Basic Guide¶
This python3 package provides a set of tools for quality control (QC) of marine meteorological reports. Marine meteorological reports typically comprise latitude, longitude, time, and date as well as one or more marine meteorological variables often including, but not limited to sea-surface temperature, air temperature, dew point temperature, sea level pressure, wind speed and wind direction. Quality control is the process of identifying and flagging reports and variables within reports that are likely to be in gross error. It is important to note that QC checks do not (and cannot) identify all incorrect reports and they can also identify good reports as being erroneous.
The MarineQC package comprises quality control tests of three kinds:
tests that are performed on individual reports and only use information from a single report, such that they can be performed individually.
tests that are performed on sequences of reports from a single ship or platform.
tests that are performed on a group of reports for a specified area and period, potentially comprising reports from many platforms and platform types.
The following sections describe the quality control (QC) tests in more detail. The tests are based on those developed in:
Kennedy, J. J., Rayner, N. A., Atkinson, C. P., & Killick, R. E. (2019). An Ensemble Data Set of Sea Surface Temperature Change from 1850: The Met Office Hadley Centre HadSST.4.0.0.0 Data Set. Journal of Geophysical Research: Atmospheres, 124. https://doi.org/10.1029/2018JD029867
Willett, K. M., Dunn, R. J. H., Kennedy, J. J., and Berry, D. I.: Development of the HadISDH.marine humidity climate monitoring dataset, Earth Syst. Sci. Data, 12, 2853-2880, https://doi.org/10.5194/essd-12-2853-2020, 2020.
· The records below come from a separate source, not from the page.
`src/hw/rtl/assert_macros.svh`:
```
// assertion macros shared by the rtl files
// no dependencies; expects clk and rst_n in the including module
`ifndef ASSERT_MACROS_SVH
`define ASSERT_MACROS_SVH

// implication or plain property checked on every clock outside reset
`define DTQ_ASSERT(label, prop, msg) \
  label: assert property (@(posedge clk) disable iff (!rst_n) (prop)) else $error(msg);

// condition that must never be true outside reset
`define DTQ_NEVER(label, cond, msg) \
  label: assert property (@(posedge clk) disable iff (!rst_n) !(cond)) else $error(msg);

`endif

```
`src/hw/rtl/dtq_pkg.sv`:
```
// types and constants of the deadline timer queue
// used by dtq_cell and deadline_timer_queue_core
package dtq_pkg;

  localparam int MAX_RESULTS = 32;
  localparam int RES_CNT_W   = 6;
  localparam logic [30:0] TILL_MAX = 31'h7FFF_FFFF;

  typedef enum logic {
    CMD_ADD  = 1'b0,
    CMD_TICK = 1'b1
  } dtq_cmd_t;

  typedef enum logic [1:0] {
    KIND_ADD    = 2'd0,
    KIND_FIRE   = 2'd1,
    KIND_STATUS = 2'd2
  } dtq_kind_t;

  typedef enum logic [1:0] {
    ST_IDLE,
    ST_INSERT,
    ST_TICK,
    ST_EMIT
  } dtq_state_t;

  typedef enum logic [1:0] {
    CELL_HOLD,
    CELL_INSERT,
    CELL_POP
  } dtq_cell_op_t;

  typedef struct packed {
    dtq_cell_op_t op;
    logic         occupied;
    logic         prev_stay;
  } dtq_cell_ctrl_t;

  typedef struct packed {
    logic [3:0]  timer_type;
    logic [31:0] owner_tag;
    logic [31:0] duration;
  } dtq_meta_t;

  typedef struct packed {
    dtq_cmd_t    cmd;
    logic [3:0]  timer_type;
    logic [31:0] owner_tag;
    logic [31:0] offset_ms;
  } dtq_in_t;

  typedef struct packed {
    dtq_kind_t   kind;
    logic [31:0] timer_id;
    logic [3:0]  fired_type;
    logic [31:0] fired_tag;
    logic [31:0] fired_duration;
    logic [30:0] till_next_ms;
    logic        queue_full;
    logic        last;
  } dtq_out_t;

endpackage

```
`src/hw/rtl/dtq_cell.sv`:
```
// one slot of the sorted timer chain: holds a deadline and its timer data
// depends on dtq_pkg; shifts right on insert, left on pop
module dtq_cell import dtq_pkg::*; #(
  parameter int TIME_BITS = 48
) (
  input  logic                 clk,
  input  dtq_cell_ctrl_t       ctrl,
  input  logic [TIME_BITS-1:0] new_dl,
  input  dtq_meta_t            new_meta,
  input  logic [TIME_BITS-1:0] left_dl,
  input  dtq_meta_t            left_meta,
  input  logic [TIME_BITS-1:0] right_dl,
  input  dtq_meta_t            right_meta,
  output logic                 stay,
  output logic [TIME_BITS-1:0] dl,
  output dtq_meta_t            meta
);

  logic [TIME_BITS-1:0] dl_r, dl_nxt;
  dtq_meta_t            meta_r, meta_nxt;

  assign stay = ctrl.occupied && (dl_r <= new_dl);
  assign dl   = dl_r;
  assign meta = meta_r;

  always_comb begin
    dl_nxt   = dl_r;
    meta_nxt = meta_r;
    case (ctrl.op)
      CELL_INSERT: begin
        if (!stay) begin
          if (ctrl.prev_stay) begin
            dl_nxt   = new_dl;
            meta_nxt = new_meta;
          end else begin
            dl_nxt   = left_dl;
            meta_nxt = left_meta;
          end
        end
      end
      CELL_POP: begin
        dl_nxt   = right_dl;
        meta_nxt = right_meta;
      end
      default: begin
        dl_nxt   = dl_r;
        meta_nxt = meta_r;
      end
    endcase
  end

  always_ff @(posedge clk) begin
    dl_r   <= dl_nxt;
    meta_r <= meta_nxt;
  end

endmodule

```
===== config.mk =====
export PLATFORM = sky130hd
export DESIGN_NAME = lps_ram
export DESIGN_NICKNAME = d
export VERILOG_FILES = /design/src/sv/lps_ram.sv
export SDC_FILE = /design/constraint.sdc
export NUM_CORES = 1
export LEC_CHECK = 0
export BUFFER_PORTS_ARGS = -buffer_cell sky130_fd_sc_hd__buf_2
export CAP_MARGIN = 20
export CELL_PAD_IN_SITES_DETAIL_PLACEMENT = 2
export CELL_PAD_IN_SITES_GLOBAL_PLACEMENT = 2
export CORE_MARGIN = 2
export CORE_UTILIZATION = 43
export CTS_CLUSTER_SIZE = 14
export DETAILED_ROUTE_END_ITERATION = 7
export HOLD_SLACK_MARGIN = 0.05
export PLACE_DENSITY = 0.7
export SLEW_MARGIN = 20
export SYNTH_ARGS = -nofsm -noshare
export SYNTH_HDL_FRONTEND = slang
export SYNTH_SLANG_ARGS = --single-unit

===== constraint.sdc =====
create_clock -name clk -period 2.2 [get_ports clk]
set_input_delay 0.22 -clock clk [delete_from_list [all_inputs] [get_ports clk]]
set_output_delay 0.22 -clock clk [all_outputs]
set_load 0.02 [all_outputs]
Xu, F., and A. Ignatov, 2014: In situ SST Quality Monitor (iQuam). J. Atmos. Oceanic Technol., 31, 164-180, https://doi.org/10.1175/JTECH-D-13-00121.1.
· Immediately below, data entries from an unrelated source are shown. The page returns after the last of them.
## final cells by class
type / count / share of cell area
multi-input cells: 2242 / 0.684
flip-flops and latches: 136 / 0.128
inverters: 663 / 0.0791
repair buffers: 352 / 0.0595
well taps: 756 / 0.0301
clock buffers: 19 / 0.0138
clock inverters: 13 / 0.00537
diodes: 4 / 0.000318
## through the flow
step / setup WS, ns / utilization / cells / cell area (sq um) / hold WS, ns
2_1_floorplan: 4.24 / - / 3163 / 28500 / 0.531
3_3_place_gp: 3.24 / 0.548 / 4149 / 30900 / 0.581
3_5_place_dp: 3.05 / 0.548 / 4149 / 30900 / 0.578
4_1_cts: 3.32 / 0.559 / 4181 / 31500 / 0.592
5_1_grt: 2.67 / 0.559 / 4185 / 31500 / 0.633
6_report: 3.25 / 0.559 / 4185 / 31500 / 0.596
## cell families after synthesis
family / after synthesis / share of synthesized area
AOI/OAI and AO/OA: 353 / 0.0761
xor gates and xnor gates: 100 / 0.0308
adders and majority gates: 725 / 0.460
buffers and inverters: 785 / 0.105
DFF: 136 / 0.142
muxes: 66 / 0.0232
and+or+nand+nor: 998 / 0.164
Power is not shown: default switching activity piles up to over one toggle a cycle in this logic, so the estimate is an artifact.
### src/rtl/kvi_pkg.sv
// Shared types and constants for the keyframe vector interpolator.
`timescale 1ns / 1ps

package kvi_pkg;

    // Table geometry.
    localparam int MAX_KEYS  = 64;
    localparam int ADDR_W    = $clog2(MAX_KEYS);
    localparam int SLOT_W    = 6;
    localparam int COUNT_W   = 7;
    localparam int KEY_LIMIT = (MAX_KEYS < 64) ? MAX_KEYS : 64;

    // Number formats.
    localparam int TIME_W   = 32;
    localparam int COMP_W   = 32;
    localparam int VEC_W    = 3 * COMP_W;
    localparam int FRAC_W   = 16;
    localparam int FACTOR_W = FRAC_W + 1;
    localparam logic [FACTOR_W-1:0] FACTOR_ONE = FACTOR_W'(1) << FRAC_W;

    // Stream payload widths.
    localparam int S_DATA_W = 168;
    localparam int M_DATA_W = 104;
    localparam int M_USER_W = 2;

    typedef enum logic {
        OP_WRITE = 1'b0,
        OP_QUERY = 1'b1
    } t_kvi_op;

    typedef enum logic [1:0] {
        STATUS_OK    = 2'd0,
        STATUS_FEW   = 2'd1,
        STATUS_NONE  = 2'd2,
        STATUS_WRITE = 2'd3
    } t_kvi_status;

    typedef enum logic [3:0] {
        ST_IDLE,
        ST_SCAN,
        ST_RD_LO,
        ST_RD_HI,
        ST_LATCH,
        ST_FACTOR,
        ST_DIV,
        ST_BLEND,
        ST_DONE
    } t_kvi_state;

    // Keyframe write request into the key store.
    typedef struct packed {
        logic              en;
        logic [ADDR_W-1:0] addr;
        logic [TIME_W-1:0] key_tm;
        logic [VEC_W-1:0]  vec;
    } t_kvi_wr;

endpackage

### src/rtl/kvi_divider.sv
// Restoring divider that forms the 16-bit blend fraction one quotient bit per cycle.
`timescale 1ns / 1ps

module kvi_divider (
    input  logic                         i_clk,
    input  logic                         i_rst_n,
    input  logic                         i_start,
    input  logic [kvi_pkg::TIME_W-1:0]   i_dist,
    input  logic [kvi_pkg::TIME_W-1:0]   i_span,
    output logic                         o_done,
    output logic [kvi_pkg::FRAC_W-1:0]   o_quot
);
    import kvi_pkg::*;

    localparam int CNT_W = $clog2(FRAC_W + 1);

    logic              r_busy;
    logic [CNT_W-1:0]  r_cnt;
    logic [TIME_W-1:0] r_rem;
    logic [TIME_W-1:0] r_span;
    logic [FRAC_W-1:0] r_quot;
    logic              r_done;

    logic [TIME_W:0]   rem_sh;
    logic              fits;
    logic [TIME_W:0]   rem_sub;

    // One restoring step: shift the remainder left and try the subtract.
    always_comb begin
        rem_sh  = {r_rem, 1'b0};
        fits    = rem_sh >= {1'b0, r_span};
        rem_sub = rem_sh - {1'b0, r_span};
    end

    // Control: the start clears the count, the last step raises done.
    always_ff @(posedge i_clk) begin
        if (!i_rst_n) begin
            r_busy <= 1'b0;
            r_cnt  <= '0;
            r_done <= 1'b0;
        end else begin
            r_done <= 1'b0;
            if (i_start) begin
                r_busy <= 1'b1;
                r_cnt  <= '0;
            end else if (r_busy) begin
                r_cnt <= r_cnt + 1'b1;
                if (r_cnt == CNT_W'(FRAC_W - 1)) begin
                    r_busy <= 1'b0;
                    r_done <= 1'b1;
                end
            end
        end
    end

    // Datapath: the distance is below the span, so the quotient fits in the fraction bits.
    always_ff @(posedge i_clk) begin
        if (i_start) begin
            r_rem  <= i_dist;
            r_span <= i_span;
            r_quot <= '0;
        end else if (r_busy) begin
            r_rem  <= fits ? rem_sub[TIME_W-1:0] : rem_sh[TIME_W-1:0];
            r_quot <= {r_quot[FRAC_W-2:0], fits};
        end
    end

    assign o_done = r_done;
    assign o_quot = r_quot;

endmodule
Atkinson, C. P., N. A. Rayner, J. Roberts-Jones, and R. O. Smith (2013), Assessing the quality of sea surface temperature observations from drifting buoys and ships on a platform-by-platform basis, J. Geophys. Res. Oceans, 118, 3507-3529, https://doi.org/10.1002/jgrc.20257
QC Flags¶
The QC checks output QC flags that indicate the status of each observation. There are four numbered flags:
0: Passed - the report has passed this particular quality control check.
1: Failed - the report has failed this particular quality control check.
2: Untestable - the report cannot be tested using this quality control check, usually because one or more pieces of information are missing. For example, a climatology check with a missing climatology value.
3: Untested - the report has not been tested for this quality control check.
Running the QC Checks¶
The QC checks can be run simply. Each one takes one or more input values, which can be a float, list, 1-d numpy array or Pandas DataSeries, along with zero or more parameters depending on the function.
So, for example, one can run a hard limit check like so:
input_values = np.array([-15.0, 0.0, 20.0, 55.0])
result = do_hard_limit_check(input_values, [-10., 40.])
Additionally, some checks use climatological averages which can be provided like the other
inputs, or passed as a Climatology object. For example, the climatology check can be run like so:
input_ssts = np.array([15.0, 17.3, 21.3, 32.0])
climatological_averages = np.array([14.0, 15.8, 19.1, 20.3])
result = do_climatology_check(input_ssts, climatological_averages, 8.0)
Alternatively, the climatological values can be specified using a Climatology and providing the datetime and location
of the reports as keyword arguments:
input_ssts = np.array([15.0, 17.3, 21.3, 32.0])
latitudes = np.array([33.0, 28.0, 22.0, 15.0])
longitudes = np.array([-30.3, -29.9, -31.8, -31.7])
dates = np.array(['2003-01-01T02:00:00.00', '2003-01-01T08:00:00.00', '2003-01-01T14:00:00.00', '2003-01-01T20:00:00.00'])
climatological_averages = Climatology.open_netcdf_file('climatology_file.nc')
result = do_climatology_check(input_ssts, climatological_averages, 8.0, lat=latitude, lon=longitudes, date=dates)
This will automatically extract the climatological values at the specified times and locations.
We have four different types of QC checks:
QC functions for individual reports
for an overview see Overview of QC functions for individual reports
for API references see QC checks on individual reports
QC functions for sequential reports (e.g. track checks)
for an overview see Overview of QC functions for sequential reports
for API references see QC checks on sequential reports
QC functions for grouped reports (e.g. buoy checks)
for an overview see Overview of QC functions for grouped reports
for API references see QC checks on grouped reports
QC functions for sequential buoy reports:
for an overview see Overview of QC functions for additional buoy reports
for API references see QC checks on sequential buoy reports
Unit Conversions¶
The QC checks written using SI (and derived) units. Inputs can be converted when a QC function is called using the units keyword argument:
temperature_in_K(25.0, units={"value": "degC"})